Why reinvent the wheel? Building new proteins based on ready-made parts

Abstract

We protein engineers are ambivalent about evolution: on the one hand, evolution inspires us with myriad examples of biomolecular binders, sensors, and catalysts; on the other hand, these examples are seldom well-adapted to the engineering tasks we have in mind. Protein engineers have therefore modified natural proteins by point substitutions and fragment exchanges in an effort to generate new functions. A counterpoint to such design efforts, which is being pursued now with greater success, is to completely eschew the starting materials provided by nature and to design new protein functions from scratch by using de novo molecular modeling and design. While important progress has been made in both directions, some areas of protein design are still beyond reach. To this end, we advocate a synthesis of these two strategies: by using design calculations to both recombine and optimize fragments from natural proteins, we can build stable and as of yet un-sampled structures, thereby granting access to an expanded repertoire of conformations and desired functions. We propose that future methods that combine phylogenetic analysis, structure and sequence bioinformatics, and atomistic modeling may well succeed where any one of these approaches has failed on its own.
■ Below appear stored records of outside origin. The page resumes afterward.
$ cat src/rtl/div_sched.sv
// Round-robin scheduler sharing one fixed-latency divider stage among lanes.
// One operation is in the unit at a time; its result lands in the issuing
// lane's one-entry response register, and a lane with an unread result is
// not granted again until that result is taken.
module div_sched
  import div_sched_pkg::*;
#(
  parameter  int NLANES = DEF_NLANES,
  parameter  int WIDTH  = DEF_WIDTH,
  parameter  int LAT    = DEF_LAT,
  localparam int IW     = lane_idx_w(NLANES)
) (
  input  logic                    aclk,
  input  logic                    areset,
  input  logic [NLANES-1:0]       req_valid,
  input  logic [NLANES*WIDTH-1:0] req_data,
  output logic [NLANES-1:0]       req_ready,
  output logic                    unit_ld,
  output logic [WIDTH-1:0]        unit_s,
  input  logic [WIDTH-1:0]        unit_q,
  output logic [NLANES-1:0]       rsp_valid,
  output logic [NLANES*WIDTH-1:0] rsp_data,
  input  logic [NLANES-1:0]       rsp_ready,
  output logic                    busy,
  output logic [IW-1:0]           grant_id
);

  localparam int CW = $clog2(LAT + 1);

  state_t            state_reg;
  logic [CW-1:0]     cnt_reg;
  logic [WIDTH-1:0]  op_reg;
  logic [IW-1:0]     rr_reg;
  logic [IW-1:0]     grant_id_reg;
  logic              rsp_valid_reg [NLANES];
  logic [WIDTH-1:0]  rsp_data_reg  [NLANES];
  logic [WIDTH-1:0]  req_word      [NLANES];

  logic [NLANES-1:0] eligible;
  logic [NLANES-1:0] arb_gnt;
  logic [IW-1:0]     arb_idx;
  logic              arb_any;

  // A lane holding an unread result must not be granted, or it would be overwritten.
  assign eligible = req_valid & ~rsp_valid;

  rr_arbiter #(
    .N  (NLANES),
    .IW (IW)
  ) u_arb (
    .elig    (eligible),
    .rr      (rr_reg),
    .gnt     (arb_gnt),
    .gnt_idx (arb_idx),
    .any_gnt (arb_any)
  );

  assign req_ready = (state_reg == IDLE && !areset) ? arb_gnt : '0;
  assign unit_ld   = (state_reg == ISSUE);
  assign unit_s    = op_reg;
  assign busy      = (state_reg != IDLE);
  assign grant_id  = grant_id_reg;

  // Sequencer: grant, pulse the load, count out the latency, capture the result.
  always_ff @(posedge aclk) begin
    if (areset) begin
      state_reg    <= IDLE;
      cnt_reg      <= '0;
      op_reg       <= '0;
      rr_reg       <= '0;
      grant_id_reg <= '0;
    end else begin
      case (state_reg)
        IDLE: begin
          if (arb_any) begin
            op_reg       <= req_word[arb_idx];
            grant_id_reg <= arb_idx;
            rr_reg       <= (arb_idx == IW'(NLANES - 1)) ? '0 : arb_idx + 1'b1;
            state_reg    <= ISSUE;
          end
        end
        ISSUE: begin
          cnt_reg   <= CW'(LAT - 1);
          state_reg <= WAIT;
        end
        WAIT: begin
          cnt_reg <= cnt_reg - 1'b1;
          if (cnt_reg == CW'(1)) begin
            state_reg <= CAPTURE;
          end
        end
        CAPTURE: begin
          state_reg <= IDLE;
        end
        default: begin
          state_reg <= IDLE;
        end
      endcase
    end
  end

  for (genvar gi = 0; gi < NLANES; gi++) begin : g_lane
    assign req_word[gi]                  = req_data[gi*WIDTH +: WIDTH];
    assign rsp_data[gi*WIDTH +: WIDTH]   = rsp_data_reg[gi];
    assign rsp_valid[gi]                 = rsp_valid_reg[gi];

    // Per-lane response slot: filled on capture for the owning lane, emptied on accept.
    always_ff @(posedge aclk) begin
      if (areset) begin
        rsp_valid_reg[gi] <= 1'b0;
        rsp_data_reg[gi]  <= '0;
      end else if (state_reg == CAPTURE && grant_id_reg == IW'(gi)) begin
        rsp_valid_reg[gi] <= 1'b1;
        rsp_data_reg[gi]  <= unit_q;
      end else if (rsp_ready[gi]) begin
        rsp_valid_reg[gi] <= 1'b0;
      end
    end
  end

endmodule

$ cat config.mk
export PLATFORM = sky130hd
export DESIGN_NAME = div_sched
export DESIGN_NICKNAME = d
export VERILOG_FILES = /design/src/rtl/div_sched_pkg.sv /design/src/rtl/div_sched_rr_arbiter.sv /design/src/rtl/div_sched.sv
export SDC_FILE = /design/constraint.sdc
export NUM_CORES = 1
export LEC_CHECK = 0
export ABC_AREA = 1
export CAP_MARGIN = 20
export CORE_UTILIZATION = 47
export CTS_BUF_LIST = sky130_fd_sc_hd__clkbuf_2 sky130_fd_sc_hd__clkbuf_4 sky130_fd_sc_hd__clkbuf_8
export CTS_CLUSTER_SIZE = 20
export DETAILED_ROUTE_END_ITERATION = 12
export PLACE_DENSITY = 0.95
export REMOVE_ABC_BUFFERS = 1
export SKIP_CTS_REPAIR_TIMING = 1
export SLEW_MARGIN = 20
export SYNTH_ARGS = -nofsm -noshare
export SYNTH_HDL_FRONTEND = slang
export SYNTH_HIERARCHICAL = 1
export SYNTH_SLANG_ARGS = --single-unit
export TNS_END_PERCENT = 10
$ cat constraint.sdc
create_clock -name aclk -period 3.82 [get_ports aclk]
set_clock_uncertainty 0.1 [all_clocks]
set_input_delay 0.764 -clock aclk [delete_from_list [all_inputs] [get_ports aclk]]
set_output_delay 0.764 -clock aclk [all_outputs]
set_load 0.03 [all_outputs]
Keywords: Rosetta; antibody; bioinformatics; evolution; protein design; β-propeller; β/α barrel.

Figure 1

Conserved catalytic machinery on widely different active‐site backbones (A) Two members of the amidohydrolase family: phosphotriesterase (PTE, magenta) and lactonase (PLL, cyan) have remarkably conserved core catalytic groups, comprising two metal ions (green spheres) and chelating residues (sticks). (B) Divergence of the active‐site loops leads to quite different binding sites of PTE (C) and PLL (D). Substrates shown as sticks and protein in surface. Molecular representations were generated using PyMol [The PyMOL Molecular Graphics System, Version 1.7.4 Schrödinger, LLC.].

Figure 2

Examples of structural modularity in functionally versatile folds. A. β/α barrel structure (PDB ID: 1THF), with a quarter‐barrel highlighted in magenta. B. The five‐bladed β‐propeller structure (PDB ID: 1TL2), with a single blade subunit highlighted in magenta. C. Overlay of two antibodies, showing the conserved framework (gray) and divergent complementarity determining regions (CDRs). Molecular structures taken from the murine fluorescein‐binding antibody (PDB ID: 1X9Q, magenta) and an influenza hemagglutinin‐binding antibody from human (PDB ID: 3GBN, cyan).

Figure 3

A. Correlation of backbone segment conformations in antibodies with segment sequences (the conformations are colored according to their sequence profile). B. Essential non‐local stabilizing interactions of CDRs. Conformation of CDR H1 (magenta) of fluorescein binding antibody (PDB ID: 1X9Q) is supported by residues from adjacent framework and CDR regions, forming a complex network of nonlocal polar and hydrophobic interactions.

Figure 4

A. Conformation segmentation used in AbDesign. AbDesign segments the antibody structure in places of highest structure conservation among antibodies (the disulfide‐bonded cysteines, shown as sticks, and the stem positions of CDR3) to improve the potential of different conformation segments to be joined to form artificial combinations of backbones. The structure (PDB ID: 1X9Q) is color‐coded by conformation segments (red: CDRs L1&L2, green: CDR L3, blue: CDRs H1 and H2, yellow: CDR H3). Gray segments are not subjected to backbone design and are left as in the template antibody. B. Conformation segmentation used in design of TIM barrels. The basic modular unit, β − α−β, is shown in magenta on a phosphotriesterase (PTE, PDB ID: 1HZY). C. The stems, chosen as residues at the interface between β strands and α helices that are well‐aligned across the family, are shown as cyan sticks.